死刑が確定していた死刑囚について、再審請求中に死刑が執行されたのは、裁判を受ける権利(憲法第32条)や適正手続きの保障(憲法第31条)に反するとして、国に損害賠償を求めた裁判の判決が、大阪地方裁判所でありました。

結論を言うと、裁判所は、この請求を棄却しました。

つまり、再審請求中であっても、死刑を執行することは問題ないということになります。

理由として、「裁判を受ける権利」は罪に問われた被告人が、独立公平な公開法廷で審理され、判決が言い渡されることを保障した規定であり、再審手続きは含まれないとしました。

言い換えると、再審請求権は、裁判を受ける権利によって保障されているわけではないということになります。

この死刑囚については、死刑が執行されてしまっているため、訴えを提起したのは、この死刑囚の当時の弁護人です。

再審の請求は、刑が確定している人間が生きていなければできないわけではありません。

ただ、今回は刑が死刑ですので、死刑が執行された後に、無罪となっても手遅れなわけです。

このように手遅れにならないように、再審請求があったら、死刑の執行を一旦停止してもよさそうです。
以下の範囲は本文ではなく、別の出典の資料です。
From an optimization exercise on the open Yosys and OpenROAD flow, aimed at a short achievable clock period and few clock cycles per item; shortcuts taken in it are not production practice. Function was checked by simulation only, so behaviour that the tests miss may differ from the original. Power and IR drop assume default switching activity.

===== run.sh =====
#!/bin/bash
# synth_recipe.tcl (not shown) runs the flow's synth.tcl, then flattens the netlist and writes it again
# the make line also repeats each setting of config.mk as NAME=value (left out here)
make -C /OpenROAD-flow-scripts/flow DESIGN_CONFIG=/design/flow/config.mk WORK_HOME=/design/flow/orfs CLKGATE_MAP_FILE= SYNTH_SCRIPT=/design/flow/synth_recipe.tcl finish

===== config.mk =====
export PLATFORM = sky130hd
export DESIGN_NAME = wav12_expander
export DESIGN_NICKNAME = wav12_expander
export VERILOG_FILES = /design/flow/design.v
export SDC_FILE = /design/flow/constraint.sdc
export NUM_CORES = 4
export LEC_CHECK = 0
export CAP_MARGIN = 20
export CORE_MARGIN = 2
export CORE_UTILIZATION = 40
export PLACE_DENSITY = 0.6
export SLEW_MARGIN = 20

===== constraint.sdc =====
create_clock -name core_clock -period 10.0 [get_ports {clk}]
set_input_delay 2.0000 -clock core_clock [delete_from_list [all_inputs] [get_ports {clk}]]
set_output_delay 2.0000 -clock core_clock [all_outputs]
set_load 0.01 [all_outputs]

===== design.v =====
module wav12_expander (
    input  wire        clk,
    input  wire        rst,
    input  wire        start,
    input  wire        cfg_fmt,
    input  wire [3:0]  cfg_shift,
    input  wire [15:0] cfg_nsamples,
    input  wire [16:0] cfg_vol,
    output wire        idle,
    output wire        done,
    output wire [1:0]  status,
    input  wire        in_valid,
    input  wire [7:0]  in_data,
    input  wire        in_last,
    output wire        in_ready,
    output wire        out_valid,
    input  wire        out_ready,
    output wire [15:0] out_sample,
    output wire [31:0] out_scaled
);
    localparam [1:0] ST_OK        = 2'd0;
    localparam [1:0] ST_EXHAUSTED = 2'd1;
    localparam [1:0] ST_RANGE     = 2'd2;
    localparam integer AW  = 40;     
    localparam integer QD  = 8;      
    localparam integer CAP = QD + 1;
    reg        busy;
    reg        idle_r;
    reg        done_r;
    reg [1:0]  status_r;
    reg        fmt;
    reg [3:0]  shift;         
    reg [16:0] vol;
    reg [31:0] vs;            
    reg [31:0] nvs;           
    reg [19:0] rmask;         
    reg        dec_go;        
    reg [15:0] rem;           
    reg        rem_is1;
    reg        last_in;       
    reg        exh_f;
    reg        rng_f;
    wire start_take = start & idle_r;
    reg [AW-1:0] acc;
    reg [AW:1]   T;           
    reg          in_ready_r;
    wire [AW+1:0] Tx = {1'b0, T, 1'b1};      
    wire [AW:0]   OH;                        
    genvar gj;
    generate
        for (gj = 0; gj <= AW; gj = gj + 1) begin : g_oh
            assign OH[gj] = Tx[gj] & ~Tx[gj+1];
        end
    endgenerate
    reg [19:0] Unext;
    integer i, j, k;
    always @(*) begin
        Unext = 20'd0;
        for (i = 0; i < 20; i = i + 1)
            for (j = 1; j <= AW; j = j + 1)
                if (j - 1 - i >= 0)
                    Unext[19-i] = Unext[19-i] | (OH[j] & acc[j-1-i]);
    end
    wire [3:0] code = Unext[19:16];
    reg [20:6] L;
    always @(*) begin
        L = 15'd0;
        if (!fmt)
            L[16] = 1'b1;
        else if (code == 4'd15)
            L[20] = 1'b1;
        else
            for (k = 0; k < 15; k = k + 1)
                if (code == k) L[k+6] = 1'b1;
    end
    reg have;
    reg [AW:1] Tc;
    always @(*) begin
        have = 1'b0;
        for (k = 6; k <= 20; k = k + 1)
            have = have | (L[k] & Tx[k]);
        for (j = 1; j <= AW; j = j + 1) begin
            Tc[j] = 1'b0;
            for (k = 6; k <= 20; k = k + 1)
                if (j + k <= AW)
                    Tc[j] = Tc[j] | (L[k] & Tx[j+k]);
        end
    end
    reg        credit_ok;
    wire       issue = busy & dec_go & credit_ok & have;
    wire       exh_now = busy & dec_go & ~have & last_in;
    wire       take = in_valid & in_ready_r;
    wire [AW:1] Ti = issue ? Tc : T;
    wire [AW:1] Tn = take ? {Ti[AW-8:1], 8'hff} : Ti;
    reg        vU;
    reg [19:0] U;
    wire [3:0]  cU   = U[19:16];
    wire        escU = ~fmt | (cU == 4'd15);
    wire [15:0] rawU = fmt ? U[15:0] : {U[11:4], U[19:12]};
    wire [14:0] mU   = U[14:0] >> (4'd14 - cU);
    wire        gU   = U[15];
    reg         vM;
    reg         escM;
    reg  [15:0] rawM;
    reg  [16:0] mmM;        
    reg         cinM;
    reg  [19:0] p1;         
    reg  [15:0] p2;
    reg  [19:0] E;          
    reg         vP;
    wire signed [19:0] p1s  = {{4{p1[15]}}, p1[15:0]};
    wire signed [19:0] p2s  = {{4{p2[15]}}, p2};
    wire signed [19:0] mms  = {{3{mmM[16]}}, mmM};
    wire signed [19:0] sumP = p1s + (p1s <<< 1) + $signed(E) + mms + {19'd0, cinM};
    wire signed [19:0] xP   = escM ? {{4{rawM[15]}}, rawM} : sumP;
    wire signed [19:0] Enx  = p2s - p1s - (p1s <<< 1);
    wire [19:0] rdiff = p1 ^ {20{p1[19]}};
    wire        in_range = ~|(rdiff & rmask);
    wire        kill = vP & ~in_range;
    wire [15:0] yR_n = p1[15:0] << shift;
    wire [31:0] pv1 = vs;
    wire [31:0] pv2 = {vs[30:0], 1'b0};
    wire [31:0] nv1 = nvs;
    wire [31:0] nv2 = {nvs[30:0], 1'b0};
    reg [31:0] brow [0:7];
    reg [2:0]  bd;
    reg [31:0] bsel;
    always @(*) begin
        for (i = 0; i < 8; i = i + 1) begin
            bd = {p1[2*i+1], p1[2*i], (i == 0) ? 1'b0 : p1[2*i-1]};
            case (bd)
                3'b001, 3'b010: bsel = pv1;
                3'b011:         bsel = pv2;
                3'b100:         bsel = nv2;
                3'b101, 3'b110: bsel = nv1;
                default:        bsel = 32'd0;
            endcase
            brow[i] = bsel << (2 * i);
        end
    end
    function [63:0] csa;
        input [31:0] a, b, c;
        reg [31:0] s, cy;
        begin
            s  = a ^ b ^ c;
            cy = (a & b) | (a & c) | (b & c);
            csa = {cy[30:0], 1'b0, s};
        end
    endfunction
    wire [63:0] c1a = csa(brow[0], brow[1], brow[2]);
    wire [63:0] c1b = csa(brow[3], brow[4], brow[5]);
    wire [63:0] c2a = csa(c1a[31:0], c1a[63:32], c1b[31:0]);
    wire [63:0] c2b = csa(c1b[63:32], brow[6], brow[7]);
    wire [63:0] c3a = csa(c2a[31:0], c2a[63:32], c2b[31:0]);
    wire [63:0] c4a = csa(c3a[31:0], c3a[63:32], c2b[63:32]);
    reg         vR;
    reg  [15:0] yR;
    reg  [31:0] sR, cR;
    reg         vS;
    reg  [15:0] yS;
    reg  [31:0] zS;
    reg         ov;
    reg  [15:0] oy;
    reg  [31:0] oz;
    reg  [47:0] q [0:QD-1];
    reg  [2:0]  qw, qr;
    reg  [3:0]  qn;
    reg  [3:0]  occ;
    wire pop    = ov & out_ready;
    wire oload  = pop | ~ov;
    wire qempty = (qn == 4'd0);
    wire [47:0] qhead = q[qr];
    wire q_push = vS & ~(oload & qempty);
    wire q_pop  = oload & ~qempty;
    wire pipe_empty = ~vU & ~vM & ~vP & ~vR & ~vS & qempty;
    wire fin = busy & ~dec_go & pipe_empty & (~ov | pop) & last_in & ~done_r;
    wire [3:0] occ_i = occ + {3'd0, issue};
    wire [3:0] occ_n = occ_i - {3'd0, pop};
    always @(posedge clk) begin
        if (take) acc <= {acc[AW-9:0], in_data};
        U <= Unext;
        escM <= escU;
        rawM <= rawU;
        mmM  <= gU ? {2'b00, mU} : ~{2'b00, mU};
        cinM <= ~gU;
        if (vM) begin
            p1 <= xP;
            p2 <= p1[15:0];
            E  <= Enx;
        end
        yR <= yR_n;
        sR <= c4a[31:0];
        cR <= c4a[63:32];
        yS <= yR;
        zS <= sR + cR;
        if (oload) begin
            if (!qempty) begin
                oy <= qhead[47:32];
                oz <= qhead[31:0];
            end else begin
                oy <= yS;
                oz <= zS;
            end
        end
        if (q_push) q[qw] <= {yS, zS};
        vs  <= {15'd0, vol} << shift;
        nvs <= 32'd0 - vs;
        if (rst) begin
            busy       <= 1'b0;
            idle_r     <= 1'b1;
            done_r     <= 1'b0;
            status_r   <= ST_OK;
            dec_go     <= 1'b0;
            in_ready_r <= 1'b0;
            vU <= 1'b0; vM <= 1'b0; vP <= 1'b0; vR <= 1'b0; vS <= 1'b0;
            ov <= 1'b0;
            qw <= 3'd0; qr <= 3'd0; qn <= 4'd0;
            occ <= 4'd0;
            credit_ok <= 1'b1;
            T <= {AW{1'b0}};
            last_in <= 1'b0;
            exh_f <= 1'b0;
            rng_f <= 1'b0;
        end else begin
            T <= Tn;
            in_ready_r <= ~Tn[AW-7] | ~dec_go;
            if (take & in_last) last_in <= 1'b1;
            vU <= issue & ~kill;
            vM <= vU & ~kill;
            vP <= vM & ~kill;
            vR <= vP & ~kill;
            vS <= vR;
            if (issue) begin
                rem     <= rem - 16'd1;
                rem_is1 <= (rem == 16'd2);
                if (rem_is1) dec_go <= 1'b0;
            end
            if (exh_now) begin
                exh_f  <= 1'b1;
                dec_go <= 1'b0;
            end
            if (kill) begin
                rng_f  <= 1'b1;
                dec_go <= 1'b0;
            end
            occ       <= occ_n;
            credit_ok <= pop ? (occ_i < CAP + 1) : (occ_i < CAP);
            if (oload) ov <= ~qempty | vS;
            if (q_push) qw <= qw + 3'd1;
            if (q_pop)  qr <= qr + 3'd1;
            qn <= qn + {3'd0, q_push} - {3'd0, q_pop};
            done_r <= 1'b0;
            if (fin) begin
                busy     <= 1'b0;
                idle_r   <= 1'b1;
                done_r   <= 1'b1;
                status_r <= rng_f ? ST_RANGE : exh_f ? ST_EXHAUSTED : ST_OK;
            end
            if (start_take) begin
                busy       <= 1'b1;
                idle_r     <= 1'b0;
                fmt        <= cfg_fmt;
                shift      <= cfg_fmt ? cfg_shift : 4'd0;
                vol        <= cfg_vol;
                rem        <= cfg_nsamples;
                rem_is1    <= (cfg_nsamples == 16'd1);
                dec_go     <= (cfg_nsamples != 16'd0);
                T          <= {AW{1'b0}};
                in_ready_r <= 1'b1;
                last_in    <= 1'b0;
                exh_f      <= 1'b0;
                rng_f      <= 1'b0;
                occ        <= 4'd0;
                credit_ok  <= 1'b1;
                p1 <= 20'd0;
                p2 <= 16'd0;
                E  <= 20'd0;
            end
        end
    end
    always @(posedge clk) begin
        for (i = 0; i < 20; i = i + 1)
            rmask[i] <= fmt && (i >= 15 - shift);
    end
    assign idle       = idle_r;
    assign done       = done_r;
    assign status     = status_r;
    assign in_ready   = in_ready_r;
    assign out_valid  = ov;
    assign out_sample = oy;
    assign out_scaled = oz;
endmodule

==> results.sh <==
export IMPL_drt_pass1_iterations=13
export IMPL_status="complete, no violations"
export IMPL_grt_usage_pct=24.75
export IMPL_dpl_hpwl_microns=104700
export IMPL_rows=131
export IMPL_critPathArrivalTime_ns=6.87
export IMPL_cp_start_kind="register"
export IMPL_vias=40710
export IMPL_syn_area_sq_um=51660
export IMPL_cp_startpoint="T[13]"
export IMPL_start_util_pct=40.41
export IMPL_r2r_end="credit_ok"
export IMPL_whs_path_depth=0
export IMPL_portBuffers=105
export IMPL_crit_type="reg2reg"
export IMPL_cts_buffers=96
export IMPL_gp_congestion=0.9242
export IMPL_grt_pass1_vias=39930
export IMPL_hold_violations=0
export IMPL_io_pins=106
export IMPL_drt_wirelength_per_cell_microns=25.94
export IMPL_drive_gt1_share_pct=10.95
export IMPL_r2r_slack_ns=3.72
export IMPL_syn_num_nets=5195
export IMPL_cts_hold_buf=0
export IMPL_cts_htree_levels=3
export IMPL_synth_top_cell_area_share_pct=29.70
export IMPL_design_die_area_sq_um=132100
export IMPL_die_height_microns=363.4
export IMPL_grt_max_degree=68
export IMPL_clk_path_buf_depth=3
export IMPL_timing_final_ws_setup_ns=3.720
export IMPL_syn_instance_count=4831
export IMPL_min_path_type="reg2reg"
export IMPL_grt_pass1_wl_microns=252900
export IMPL_postPlaceCellArea_sq_um=54200
export IMPL_max_freq_mhz=159.2
export IMPL_min_from="yR[2]"
export IMPL_grt_ovfl_total=0
export IMPL_synth_area_per_cell_sq_um=10.69
export IMPL_r2r_start="T[13]"
export IMPL_cts_tree="built"
export IMPL_worstMarginPinSlew_ns=1.237
export IMPL_setup_violations=0
export IMPL_n_fill_cell=11850
export IMPL_tns_ns=0
export IMPL_required_ns=10.59
export IMPL_drt_iter0_markers=7078
export IMPL_area_growth_pct=11.50
export IMPL_ys_ff_latch=897
export IMPL_root_buffer="clkbuf_16"
export IMPL_clock_latency_ns=0.74
export IMPL_vias_per_cell=6.321
export IMPL_synthFlopType="edfxtp_1"
export IMPL_path_clk_slew_ns=0.06
export IMPL_max_cap_viol_count=0
export IMPL_power_total_mw=10.42
export IMPL_cts_sinks=897
export IMPL_final_area_sq_um=57610
export IMPL_endpoint_kind="register"
export IMPL_yosysSeqAreaShare_pct=44.66
export IMPL_die_w_microns=363.4
export IMPL_yosysMostFrequentCell="edfxtp_1"
export IMPL_period_needed_ns=6.280
export IMPL_synthTopCellsByCount="511 x edfxtp_1, 486 x nand2_1, 404 x clkbuf_1"
export IMPL_drcViolationCount=0
export IMPL_reg2reg_depth=18
export IMPL_powerDensity_nw_per_um2=180.9
export IMPL_vdd_drop_max_mv=0.1362
export IMPL_totalWireLength_microns=167100
export IMPL_synth_top_cell_by_area="edfxtp_1"
export IMPL_dp_slack_ns=3.938
export IMPL_worst_path_max_fanout=33
export IMPL_whs_ns=0.3111
export IMPL_ant_nets=0
export IMPL_leakagePower_nw=21.26
export IMPL_ys_top_cells_by_area="edfxtp_1 30%, dfxtp_1 15%, fa_1 6.5%, a22oi_1 4.4%, mux4_2 4.4%"
export IMPL_fin_nets=5057
export IMPL_yosysUniqueCellTypes=85
export IMPL_grt_antenna_before_repair=4
export IMPL_rsz0062_at_grt="no"
export IMPL_layoutNonFillerInstCount=6440
export IMPL_fin_worst_skew_ns=0.04802
export IMPL_final_util_pct=45.06
export IMPL_dpl_cell_count=6256
export IMPL_core_sq_um=127800
export IMPL_yosysWarnings=2
export IMPL_slew_headroom_pct=17.16
export IMPL_hold_end="yS[2]"
export IMPL_synthArstFlopShare_pct=0
export IMPL_postCtsResizedCells=0
export IMPL_drv_slew=0
export IMPL_synth_edff_count=511
export IMPL_post_cts_setup_buffers=0
export IMPL_fin_crit_sh_pct=62.80
-- sequential cells by signal (all words and copies together) (netlist names), 32 cells and up, named ones only --
name	cells
q	384
vs	32
acc	40
oz	32
zS	32
nvs	32
sR	32
T	40
-- routing by layer --
layer,part of all wire (%),up-vias,track usage (%)
met5,0.0066,-,0.03631
met4,4.3,2,10.64
met3,9.2,539,4.615
met2,45,2516,38.31
met1,42,19850,33.91
li1,-,17800,-
-- cell usage in the layout, fill, tap and decap left out, types with 14 or more instances in the layout --
cell             instances
edfxtp_1               511
nand2_1                485
dfxtp_1                382
a22oi_1                303
inv_1                  267
nor2_1                 250
a222oi_1               189
fa_1                   168
a21oi_1                147
ha_1                   144
mux2i_1                140
buf_4                  139
o21ai_0                134
a22o_1                 105
clkdlybuf4s50_1        105
mux4_2                 101
clkbuf_16               99
xnor2_1                 97
a221oi_1                74
nand4_1                 73
nand3_1                 64
nand3b_1                64
nor3_1                  52
and3b_1                 47
xor2_1                  45
mux2_2                  43
and3_1                  38
nor2b_1                 36
nor4_1                  33
a211oi_1                30
and2_1                  25
a2111oi_0               22
clkbuf_1                22
nor2b_2                 21
a21o_1                  17
a31oi_1                 15
o211ai_1                14
o21a_1                  14
-- cells by family after synthesis --
logic type | Yosys count | share of synthesized area, %
simple gates | 1282 | 12.24
compound gates | 1155 | 16.96
flops | 897 | 44.66
buf+inv | 756 | 5.623
fa+ha+maj | 312 | 9.997
mux | 285 | 8.074
xor+xnor | 144 | 2.441
-- worst max-delay path, stage by stage (launching register included) --
cell and delay (ns):
dfxtp_1 0.82, nor2b_1 0.89, a221o_1 0.36, or4_1 0.32, nor3_4 0.07, buf_4 0.23, inv_2 0.48, o41ai_4 0.13
buf_4 0.27, a221oi_1 0.39, nand4_2 0.46, nand2_4 0.27, inv_4 0.20, ha_1 0.27, ha_1 0.19, xor2_1 0.24
nor2_1 0.09, o21a_1 0.10, or3_1 0.30
-- power by group --
| group | total [mW] | internal, mW | switching (mW) |
|---|---|---|---|
| combinational | 2.09 | 0.941 | 1.14 |
| sequential | 4.58 | 4.23 | 0.351 |
| clock | 3.75 | 2.19 | 1.56 |
| total | 10.4 | 7.36 | 3.06 |
-- cell type report --
type	instances	area [sq um]	area share [%]
timing repair buffer	245	2106	3.656
inverter	275	1035	1.796
clock buffer	133	2725	4.731
clock inverter	49	649.4	1.127
multi-input combinational	3178	25920	45.00
sequential	897	23080	40.07
tap	1662	2079	3.610
antenna	1	2.502	0.004344
-- how the worst max path moves through the flow --
stage	endpoint	slack (ns)	cells after the start
2_1_floorplan	q[0][0]	2.36	6
3_3_place_gp	credit_ok	4.08	18
3_5_place_dp	credit_ok	3.94	17
4_1_cts	credit_ok	3.89	17
5_1_grt	credit_ok	3.28	17
6_report	credit_ok	3.72	18
Testbench counts, summed over its fixed seeds: cycles 79,402, samples 56,206.

==> static timing again, ports no longer ideal <==
How much do the figures lean on ideal ports? The routed layout below was timed once more, with nothing changed but the port constraints.
Step 1 sets driving cells, clkbuf_16 on the clock port and buf_2 on the other inputs (assumed; they add their load-dependent delay and slew).
Step 2 adds t to the input delays and takes it off the output delays; t is the mean of the earliest and latest rising clock arrival at the registers after step 1. Input paths then give back, and output paths get back, about the clock's delay inside the block.
Slacks: no drivers / after step 1 / after step 2; pairs: no drivers / after step 1.
t, ns: 0.796
setup slack, ns: 3.720 / 3.720 / 3.720
hold slack, ns: 0.311 / 0.311 / 0.311
worst setup path at the end: register to register
After both steps this run still meets setup and hold. For this run, drivers alone change the setup slack by 0.000 ns; drivers and shift together by 0.000 ns.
しかし、このようなことを認めると、死刑の執行を引き延ばすために、再審請求を行うということが行われ始める可能性があります。

さらに、現行の法制度では、再審手続き自体が、法律で詳細に規定されているわけではないのです。

裁判官の匙加減的なところがあります(自由に決められるという意味ではありません)。

そのため、現行法を前提に考えると、裁判を受ける権利に、再審請求手続きが含まれないという考えは十分に成り立ちます。

ただ、事は人の命がかかっていることですので、現行法の解釈では難しくても、再審手続きを法定すべきなのだと思います。

最近でも、袴田元死刑囚の無罪判決がありましたので、現行法では無理でも、再審手続きを法定し、その中で死刑囚についての再審手続きも定めるべきなのだと思います。

なるべく死刑の執行を妨げないような手続きで、再審請求が可能になるような手続きを考えていくべきなのだと思います。